## Task goal
Look through the data that follows and copy each line with the string "setup".

START Given records

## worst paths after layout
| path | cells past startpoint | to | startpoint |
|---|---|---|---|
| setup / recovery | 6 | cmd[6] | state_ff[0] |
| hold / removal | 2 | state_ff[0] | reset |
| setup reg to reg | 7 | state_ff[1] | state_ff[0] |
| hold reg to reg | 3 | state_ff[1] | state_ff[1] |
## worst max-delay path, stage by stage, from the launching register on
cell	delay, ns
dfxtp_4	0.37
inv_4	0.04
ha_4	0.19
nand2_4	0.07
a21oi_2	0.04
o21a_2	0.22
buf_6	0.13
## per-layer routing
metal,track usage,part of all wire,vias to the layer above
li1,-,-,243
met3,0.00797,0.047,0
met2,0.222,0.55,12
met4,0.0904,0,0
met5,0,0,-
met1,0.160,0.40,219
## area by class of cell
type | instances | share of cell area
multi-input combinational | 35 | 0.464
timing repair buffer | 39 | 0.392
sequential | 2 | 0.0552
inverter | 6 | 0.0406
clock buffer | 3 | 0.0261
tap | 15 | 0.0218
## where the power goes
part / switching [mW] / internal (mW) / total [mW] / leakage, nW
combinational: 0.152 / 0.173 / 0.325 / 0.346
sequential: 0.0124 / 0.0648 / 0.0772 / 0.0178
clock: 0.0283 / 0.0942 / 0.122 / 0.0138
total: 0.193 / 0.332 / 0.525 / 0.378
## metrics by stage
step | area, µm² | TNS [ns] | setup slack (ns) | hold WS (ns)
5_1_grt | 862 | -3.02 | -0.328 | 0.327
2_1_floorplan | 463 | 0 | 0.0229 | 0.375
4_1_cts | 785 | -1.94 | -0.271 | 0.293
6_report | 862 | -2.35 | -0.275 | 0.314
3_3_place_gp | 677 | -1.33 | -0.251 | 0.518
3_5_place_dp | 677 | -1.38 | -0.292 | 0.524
`src/sv/pee_pkg.sv`:
```
package pee_pkg;

  localparam int DEF_STACK_DEPTH = 16;
  localparam int DEF_VALUE_WIDTH = 32;

  localparam int SYM_WIDTH    = 8;
  localparam int OUT_WIDTH    = 32;
  localparam int STATUS_WIDTH = 2;

  localparam logic [SYM_WIDTH-1:0] SYM_PLUS = 8'h2B;
  localparam logic [SYM_WIDTH-1:0] SYM_STAR = 8'h2A;
  localparam logic [SYM_WIDTH-1:0] SYM_ZERO = 8'h30;
  localparam logic [SYM_WIDTH-1:0] SYM_NINE = 8'h39;
  localparam int DEC_BASE = 10;

  typedef logic [STATUS_WIDTH-1:0] status_t;

  localparam status_t ST_OK    = 2'd0;
  localparam status_t ST_UNDER = 2'd1;
  localparam status_t ST_OVER  = 2'd2;

  localparam int ERR_UNDER_BIT = 0;
  localparam int ERR_OVER_BIT  = 1;

  typedef struct packed {
    logic signed [OUT_WIDTH-1:0] value;
    status_t                     status;
  } result_t;

endpackage

```
`src/sv/pee_if.sv`:
```
interface pee_in_if;
  import pee_pkg::*;

  logic                 valid;
  logic                 ready;
  logic [SYM_WIDTH-1:0] symbol;
  logic                 end_of_expr;

  modport source (output valid, output symbol, output end_of_expr, input ready);
  modport sink   (input valid, input symbol, input end_of_expr, output ready);
endinterface

interface pee_out_if;
  import pee_pkg::*;

  logic                        valid;
  logic                        ready;
  logic signed [OUT_WIDTH-1:0] value;
  status_t                     status;

  modport source (output valid, output value, output status, input ready);
  modport sink   (input valid, input value, input status, output ready);
endinterface

```
`src/sv/postfix_expression_evaluator.sv`:
```
// Channel  Dir  Beat payload          Handshake
// in_bus   in   symbol, end_of_expr   valid/ready
// out_bus  out  value, status         valid/ready
//
// One character per cycle while in_bus.ready is high: top and next-on-stack sit in registers,
// deeper entries in a one-port-read, one-port-write stack memory whose registered read is addressed ahead.
// A result is registered into a two-entry queue on its end-of-expression beat and leaves from there.
// in_bus.ready drops only while two results wait; out_bus stalls never touch the stack.
// Reset (rst_n low, synchronous) empties the stack and clears flags and queue.
module postfix_expression_evaluator #(
  parameter int STACK_DEPTH = pee_pkg::DEF_STACK_DEPTH,
  parameter int VALUE_WIDTH = pee_pkg::DEF_VALUE_WIDTH
) (
  input  logic      clk,
  input  logic      rst_n,
  pee_in_if.sink    in_bus,
  pee_out_if.source out_bus
);
  import pee_pkg::*;

  localparam int LVL_W     = $clog2(STACK_DEPTH + 1);
  localparam int MEM_DEPTH = (STACK_DEPTH > 2) ? STACK_DEPTH - 2 : 1;
  localparam int MEM_AW    = (MEM_DEPTH > 1) ? $clog2(MEM_DEPTH) : 1;

  logic [VALUE_WIDTH-1:0] mem [MEM_DEPTH];
  logic [VALUE_WIDTH-1:0] rd_q;

  logic [LVL_W-1:0]       lvl_r, lvl_nxt, lvl_op;
  logic [VALUE_WIDTH-1:0] tos_r, tos_nxt;
  logic [VALUE_WIDTH-1:0] nos_r, nos_nxt;
  logic                   in_num_r, in_num_nxt;
  logic [1:0]             err_r, err_nxt, err_op;

  logic                   mem_we;
  logic [MEM_AW-1:0]      mem_waddr, mem_raddr;
  logic [VALUE_WIDTH-1:0] mem_wdata;

  logic                   in_acc;
  logic                   is_digit;
  logic [VALUE_WIDTH-1:0] digit;
  logic [LVL_W-1:0]       lvl_m2, lvl_m3;

  result_t                res;
  logic [63:0]            res_ext;
  logic                   res_push;

  result_t                slot_r [2];
  logic                   wr_ptr_r, rd_ptr_r;
  logic [1:0]             cnt_r;
  logic                   out_pop;

  assign in_acc   = in_bus.valid && in_bus.ready;
  assign is_digit = (in_bus.symbol >= SYM_ZERO) && (in_bus.symbol <= SYM_NINE);
  assign digit    = VALUE_WIDTH'(in_bus.symbol - SYM_ZERO);
  assign lvl_m2   = lvl_r - LVL_W'(2);

  always_comb begin
    lvl_op     = lvl_r;
    tos_nxt    = tos_r;
    nos_nxt    = nos_r;
    in_num_nxt = in_num_r;
    err_op     = err_r;
    mem_we     = 1'b0;
    mem_waddr  = lvl_m2[MEM_AW-1:0];
    mem_wdata  = nos_r;
    if (in_acc) begin
      if (is_digit) begin
        priority if (in_num_r && (lvl_r != '0)) begin
          tos_nxt = VALUE_WIDTH'(tos_r * VALUE_WIDTH'(DEC_BASE) + digit);
        end else if (lvl_r >= LVL_W'(STACK_DEPTH)) begin
          err_op[ERR_OVER_BIT] = 1'b1;
          in_num_nxt           = 1'b0;
        end else begin
          mem_we     = (lvl_r >= LVL_W'(2));
          nos_nxt    = tos_r;
          tos_nxt    = digit;
          lvl_op     = lvl_r + LVL_W'(1);
          in_num_nxt = 1'b1;
        end
      end else begin
        in_num_nxt = 1'b0;
        if ((in_bus.symbol == SYM_PLUS) || (in_bus.symbol == SYM_STAR)) begin
          if (lvl_r < LVL_W'(2)) begin
            err_op[ERR_UNDER_BIT] = 1'b1;
          end else begin
            tos_nxt = (in_bus.symbol == SYM_STAR) ? VALUE_WIDTH'(tos_r * nos_r)
                                                  : VALUE_WIDTH'(tos_r + nos_r);
            nos_nxt = rd_q;
            lvl_op  = lvl_r - LVL_W'(1);
          end
        end
      end
    end
  end

  assign res_push = in_acc && in_bus.end_of_expr;

  always_comb begin
    res_ext    = (lvl_op != '0) ? 64'(tos_nxt) : 64'd0;
    res.value  = res_ext[OUT_WIDTH-1:0];
    err_nxt    = err_op;
    lvl_nxt    = lvl_op;
    if (res_push && (lvl_op == '0)) begin
      err_nxt[ERR_UNDER_BIT] = 1'b1;
    end
    priority if (err_nxt[ERR_UNDER_BIT]) res.status = ST_UNDER;
    else if (err_nxt[ERR_OVER_BIT])      res.status = ST_OVER;
    else                                 res.status = ST_OK;
    if (res_push) begin
      lvl_nxt = '0;
      err_nxt = '0;
    end
  end

  assign lvl_m3    = lvl_nxt - LVL_W'(3);
  assign mem_raddr = lvl_m3[MEM_AW-1:0];

  always_ff @(posedge clk) begin
    if (mem_we) begin
      mem[mem_waddr] <= mem_wdata;
    end
    if (mem_we && (mem_waddr == mem_raddr)) begin
      rd_q <= mem_wdata;
    end else begin
      rd_q <= mem[mem_raddr];
    end
  end

  always_ff @(posedge clk) begin
    if (!rst_n) begin
      lvl_r    <= '0;
      in_num_r <= 1'b0;
      err_r    <= '0;
    end else begin
      lvl_r    <= lvl_nxt;
      in_num_r <= res_push ? 1'b0 : in_num_nxt;
      err_r    <= err_nxt;
    end
  end

  always_ff @(posedge clk) begin
    tos_r <= tos_nxt;
    nos_r <= nos_nxt;
  end

  assign out_pop = out_bus.valid && out_bus.ready;

  always_ff @(posedge clk) begin
    if (!rst_n) begin
      wr_ptr_r <= 1'b0;
      rd_ptr_r <= 1'b0;
      cnt_r    <= '0;
    end else begin
      if (res_push) wr_ptr_r <= ~wr_ptr_r;
      if (out_pop)  rd_ptr_r <= ~rd_ptr_r;
      cnt_r <= cnt_r + 2'(res_push) - 2'(out_pop);
    end
  end

  always_ff @(posedge clk) begin
    if (res_push) begin
      slot_r[wr_ptr_r] <= res;
    end
  end

  assign in_bus.ready   = (cnt_r != 2'd2);
  assign out_bus.valid  = (cnt_r != 2'd0);
  assign out_bus.value  = slot_r[rd_ptr_r].value;
  assign out_bus.status = slot_r[rd_ptr_r].status;

  a_lvl_bound: assert property (@(posedge clk) disable iff (!rst_n)
    lvl_r <= LVL_W'(STACK_DEPTH))
    else $error("stack level beyond depth");

  a_end_clears: assert property (@(posedge clk) disable iff (!rst_n)
    res_push |=> (lvl_r == '0) && (err_r == '0) && !in_num_r)
    else $error("expression state not cleared after end beat");

  a_end_result: assert property (@(posedge clk) disable iff (!rst_n)
    res_push |=> out_bus.valid)
    else $error("end beat gave no result");

  a_num_on_stack: assert property (@(posedge clk) disable iff (!rst_n)
    in_num_r |-> (lvl_r != '0))
    else $error("number in progress on empty stack");

  a_queue_bound: assert property (@(posedge clk) disable iff (!rst_n)
    cnt_r <= 2'd2)
    else $error("result queue overrun");

endmodule
```
`src/flat_wrapper.sv`:
```
// flat-port wrapper written by rule: the top's interface ports become plain ports
module postfix_expression_evaluator_flat import pee_pkg::*;
#(
  parameter int STACK_DEPTH = pee_pkg::DEF_STACK_DEPTH,
  parameter int VALUE_WIDTH = pee_pkg::DEF_VALUE_WIDTH
)
  (clk, rst_n, in_bus_valid, in_bus_symbol, in_bus_end_of_expr, in_bus_ready, out_bus_valid, out_bus_value, out_bus_status, out_bus_ready);
  pee_in_if in_bus_i ();
  pee_out_if out_bus_i ();
  input  logic clk;
  input  logic rst_n;
  input wire logic [$bits(in_bus_i.valid)-1:0] in_bus_valid;
  input wire logic [$bits(in_bus_i.symbol)-1:0] in_bus_symbol;
  input wire logic [$bits(in_bus_i.end_of_expr)-1:0] in_bus_end_of_expr;
  output wire logic [$bits(in_bus_i.ready)-1:0] in_bus_ready;
  output wire logic [$bits(out_bus_i.valid)-1:0] out_bus_valid;
  output wire logic [$bits(out_bus_i.value)-1:0] out_bus_value;
  output wire logic [$bits(out_bus_i.status)-1:0] out_bus_status;
  input wire logic [$bits(out_bus_i.ready)-1:0] out_bus_ready;
  assign in_bus_i.valid = in_bus_valid;
  assign in_bus_i.symbol = in_bus_symbol;
  assign in_bus_i.end_of_expr = in_bus_end_of_expr;
  assign in_bus_ready = in_bus_i.ready;
  assign out_bus_valid = out_bus_i.valid;
  assign out_bus_value = out_bus_i.value;
  assign out_bus_status = out_bus_i.status;
  assign out_bus_i.ready = out_bus_ready;
  postfix_expression_evaluator #(.STACK_DEPTH(STACK_DEPTH), .VALUE_WIDTH(VALUE_WIDTH)) u_core (.clk(clk), .rst_n(rst_n), .in_bus(in_bus_i), .out_bus(out_bus_i));
endmodule
```
<file path="config.mk">
export PLATFORM = sky130hd
export DESIGN_NAME = nps_front
export DESIGN_NICKNAME = d
export VERILOG_FILES = /design/src/hw/rtl/nps_pkg.sv /design/src/hw/rtl/nps_front.sv
export SDC_FILE = /design/constraint.sdc
export NUM_CORES = 1
export LEC_CHECK = 0
export BUFFER_PORTS_ARGS = -buffer_cell sky130_fd_sc_hd__buf_2
export CORE_UTILIZATION = 49
export DETAILED_ROUTE_END_ITERATION = 7
export PLACE_DENSITY = 0.77
export SYNTH_ARGS = -nofsm -noshare
export SYNTH_HDL_FRONTEND = slang
export SYNTH_SLANG_ARGS = --single-unit
</file>
<file path="constraint.sdc">
create_clock -name clock -period 4.7 [get_ports clock]
set_input_delay 0.235 -clock clock [delete_from_list [all_inputs] [get_ports clock]]
set_output_delay 0.235 -clock clock [all_outputs]
set_load 0.005 [all_outputs]
</file>
<file path="src/hw/rtl/nps_pkg.sv">
`timescale 1ns / 1ps
// ----------------------------------------------------------------------------
// nps_pkg
// Types and constants shared by the nearest periodic image search block.
// ----------------------------------------------------------------------------
package nps_pkg;

   localparam int NCAND      = 27;
   localparam int POS_W      = 24;
   localparam int DIFF_W     = 25;
   localparam int BASE_W     = 8;
   localparam int PER_W      = 8;
   localparam int IMG_W      = 10;
   localparam int D_W        = 31;
   localparam int LAT_W      = 21;
   localparam int PROD_W     = 52;
   localparam int SUM_W      = 54;
   localparam int CART_W     = 44;
   localparam int DIST_W     = 62;
   localparam int TOL_W      = 32;
   localparam int ROW_W      = 63;
   localparam int CSR_IDX_W  = 4;
   localparam int CSR_DATA_W = 63;
   localparam int CNT_W      = 5;

   localparam logic [DIST_W-1:0] DIST_MAX = {DIST_W{1'b1}};

   // Configuration register indexes.
   localparam logic [CSR_IDX_W-1:0] CSR_LAT_A  = 4'd0;
   localparam logic [CSR_IDX_W-1:0] CSR_LAT_B  = 4'd1;
   localparam logic [CSR_IDX_W-1:0] CSR_LAT_C  = 4'd2;
   localparam logic [CSR_IDX_W-1:0] CSR_PER_A  = 4'd3;
   localparam logic [CSR_IDX_W-1:0] CSR_PER_B  = 4'd4;
   localparam logic [CSR_IDX_W-1:0] CSR_PER_C  = 4'd5;
   localparam logic [CSR_IDX_W-1:0] CSR_MODE   = 4'd6;
   localparam logic [CSR_IDX_W-1:0] CSR_TOL    = 4'd7;

   // Ternary step codes for one image axis.
   localparam logic [1:0] STEP_NEG  = 2'd0;
   localparam logic [1:0] STEP_ZERO = 2'd1;
   localparam logic [1:0] STEP_POS  = 2'd2;

   typedef struct packed {
      logic [2:0][ROW_W-1:0] lat;
      logic [2:0][PER_W-1:0] per;
      logic                  mode;
      logic [TOL_W-1:0]      tol;
   } cfg_type;

   typedef struct packed {
      logic [2:0][DIFF_W-1:0] diff;
      logic [2:0][BASE_W-1:0] base;
   } item_type;

   typedef struct packed {
      logic                  first;
      logic                  lastc;
      logic [2:0][IMG_W-1:0] img;
   } tag_type;

   typedef struct packed {
      logic              valid;
      tag_type           tag;
      logic [DIST_W-1:0] dsq;
   } cand_type;

   typedef struct packed {
      logic [2:0][IMG_W-1:0] img;
      logic [DIST_W-1:0]     dsq;
      logic                  last;
   } result_type;

endpackage

</file>
<file path="src/hw/rtl/nps_front.sv">
`timescale 1ns / 1ps
// ----------------------------------------------------------------------------
// nps_front
// Accepts position pairs, forms the fractional differences and holds them in
// a two-entry queue for the candidate engine.
// ----------------------------------------------------------------------------
module nps_front (
   input  logic                           clock,
   input  logic                           reset,
   input  logic                           push,
   output logic                           full,
   input  logic signed [nps_pkg::POS_W-1:0]  pos_i_a,
   input  logic signed [nps_pkg::POS_W-1:0]  pos_i_b,
   input  logic signed [nps_pkg::POS_W-1:0]  pos_i_c,
   input  logic signed [nps_pkg::POS_W-1:0]  pos_j_a,
   input  logic signed [nps_pkg::POS_W-1:0]  pos_j_b,
   input  logic signed [nps_pkg::POS_W-1:0]  pos_j_c,
   input  logic signed [nps_pkg::BASE_W-1:0] base_a,
   input  logic signed [nps_pkg::BASE_W-1:0] base_b,
   input  logic signed [nps_pkg::BASE_W-1:0] base_c,
   output logic                           item_valid,
   output nps_pkg::item_type              item,
   input  logic                           item_take
);
   import nps_pkg::*;

   item_type   q_ff [2];
   logic       wptr_ff, wptr_in, rptr_ff, rptr_in;
   logic [1:0] cnt_ff, cnt_in;
   item_type   new_item;
   logic       do_push, do_pop;

   // Differences are formed on the way in.
   always_comb begin
      new_item.diff[0] = DIFF_W'(pos_i_a) - DIFF_W'(pos_j_a);
      new_item.diff[1] = DIFF_W'(pos_i_b) - DIFF_W'(pos_j_b);
      new_item.diff[2] = DIFF_W'(pos_i_c) - DIFF_W'(pos_j_c);
      new_item.base[0] = base_a;
      new_item.base[1] = base_b;
      new_item.base[2] = base_c;
   end

   assign full       = (cnt_ff == 2'd2);
   assign item_valid = (cnt_ff != 2'd0);
   assign item       = q_ff[rptr_ff];
   assign do_push    = push && !full;
   assign do_pop     = item_take && item_valid;

   // Queue pointers and fill count.
   always_comb begin
      wptr_in = do_push ? !wptr_ff : wptr_ff;
      rptr_in = do_pop ? !rptr_ff : rptr_ff;
      cnt_in  = cnt_ff + 2'(do_push) - 2'(do_pop);
   end

   always_ff @(posedge clock) begin
      if (reset) begin
         wptr_ff <= 1'b0;
         rptr_ff <= 1'b0;
         cnt_ff  <= 2'd0;
      end else begin
         wptr_ff <= wptr_in;
         rptr_ff <= rptr_in;
         cnt_ff  <= cnt_in;
      end
   end

   // Queue storage.
   always_ff @(posedge clock) begin
      if (do_push) begin
         q_ff[wptr_ff] <= new_item;
      end
   end

endmodule

</file>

END Given records

## Output of the exercise
| setup / recovery | 6 | cmd[6] | state_ff[0] |
| setup reg to reg | 7 | state_ff[1] | state_ff[0] |
step | area, µm² | TNS [ns] | setup slack (ns) | hold WS (ns)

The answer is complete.